File: config.mk
export PLATFORM = sky130hd
export DESIGN_NAME = mem_bus_arbiter
export DESIGN_NICKNAME = d
export VERILOG_FILES = /design/src/rtl/mem_bus_arbiter_pkg.sv /design/src/rtl/mem_bus_arbiter_prio.sv /design/src/rtl/mem_bus_arbiter.sv
export SDC_FILE = /design/constraint.sdc
export NUM_CORES = 1
export LEC_CHECK = 0
export ABC_AREA = 1
export BUFFER_PORTS_ARGS = -buffer_cell sky130_fd_sc_hd__buf_2
export CORE_AREA = 2 2 196 198
export CTS_CLUSTER_DIAMETER = 40
export DETAILED_ROUTE_END_ITERATION = 6
export DIE_AREA = 0 0 198 200
export PLACE_DENSITY = 0.64
export SKIP_LAST_GASP = 1
export SLEW_MARGIN = 10
export SYNTH_ARGS = -nofsm -noshare
export SYNTH_HDL_FRONTEND = slang
export SYNTH_SLANG_ARGS = --single-unit
File: constraint.sdc
create_clock -name clk -period 2.1 [get_ports clk]
set_input_delay 0.315 -clock clk [delete_from_list [all_inputs] [get_ports clk]]
set_output_delay 0.315 -clock clk [all_outputs]
set_load 0.1 [all_outputs]
`src/rtl/lal_count_driver.sv`:
```
// lal_count_driver
//   Holds the count field and the key pair that the combinational lal
//   next-state/compare logic evaluates. It runs a count from a start request
//   to a one-cycle done pulse. The count advances only while the sampled key
//   matches the key that was latched at start.
//
// Ports
//   clk      : clock; all state updates on the rising edge
//   rst_n    : asynchronous active-low reset
//   start    : run request, accepted only in IDLE (abort low)
//   abort    : cancel the current run (IDLE wins over start; ignored in DONE)
//   hold     : freeze counting in RUN
//   term     : terminal count, captured on start acceptance
//   key_ref  : reference key, captured on start acceptance
//   key_smp  : live sample key, compared every cycle
//   busy     : high while in RUN
//   done     : one-cycle pulse in DONE
//   count    : registered count value
//   match    : registered key_smp == key_ref_q
//   stall    : registered flag: last RUN edge held the count (hold or mismatch)
module lal_count_driver #(
  parameter int CNT_W = 9,
  parameter int KEY_W = 4
) (
  input  logic             clk,
  input  logic             rst_n,
  input  logic             start,
  input  logic             abort,
  input  logic             hold,
  input  logic [CNT_W-1:0] term,
  input  logic [KEY_W-1:0] key_ref,
  input  logic [KEY_W-1:0] key_smp,
  output logic             busy,
  output logic             done,
  output logic [CNT_W-1:0] count,
  output logic             match,
  output logic             stall
);

  localparam logic [1:0] IDLE = 2'd0;
  localparam logic [1:0] RUN  = 2'd1;
  localparam logic [1:0] DONE = 2'd2;

  logic [1:0]       state;
  logic [CNT_W-1:0] term_q;
  logic [KEY_W-1:0] key_ref_q;
  logic             at_term;
  logic             blocked;

  assign at_term = (count == term_q);
  assign blocked = hold || (key_smp != key_ref_q);

  // busy/done decode straight from the state register, so neither has a
  // combinational path from any input.
  assign busy = (state == RUN);
  assign done = (state == DONE);

  always_ff @(posedge clk or negedge rst_n) begin
    if (!rst_n) begin
      state     <= IDLE;
      count     <= '0;
      term_q    <= '0;
      key_ref_q <= '0;
      match     <= 1'b0;
      stall     <= 1'b0;
    end else begin
      // match uses the key_ref_q value held before this edge, even on the
      // edge that captures a new reference.
      match <= (key_smp == key_ref_q);
      stall <= 1'b0;
      case (state)
        IDLE: begin
          if (start && !abort) begin
            term_q    <= term;
            key_ref_q <= key_ref;
            count     <= '0;
            state     <= RUN;
          end
        end
        RUN: begin
          // Priority: abort, then terminal check, then stall, then advance.
          // The terminal check sitting above the stall is what lets DONE be
          // taken while hold is high.
          if (abort) begin
            state <= IDLE;
          end else if (at_term) begin
            state <= DONE;
          end else if (blocked) begin
            stall <= 1'b1;
          end else begin
            count <= count + CNT_W'(1);
          end
        end
        DONE: begin
          state <= IDLE;
        end
        default: begin
          state <= IDLE;
        end
      endcase
    end
  end

endmodule
```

----

■ **To do**: Your answer should consist of the lines above that hold the word "terminal".

■ **Solution to the exercise**:
//   term     : terminal count, captured on start acceptance
          // Priority: abort, then terminal check, then stall, then advance.
          // The terminal check sitting above the stall is what lets DONE be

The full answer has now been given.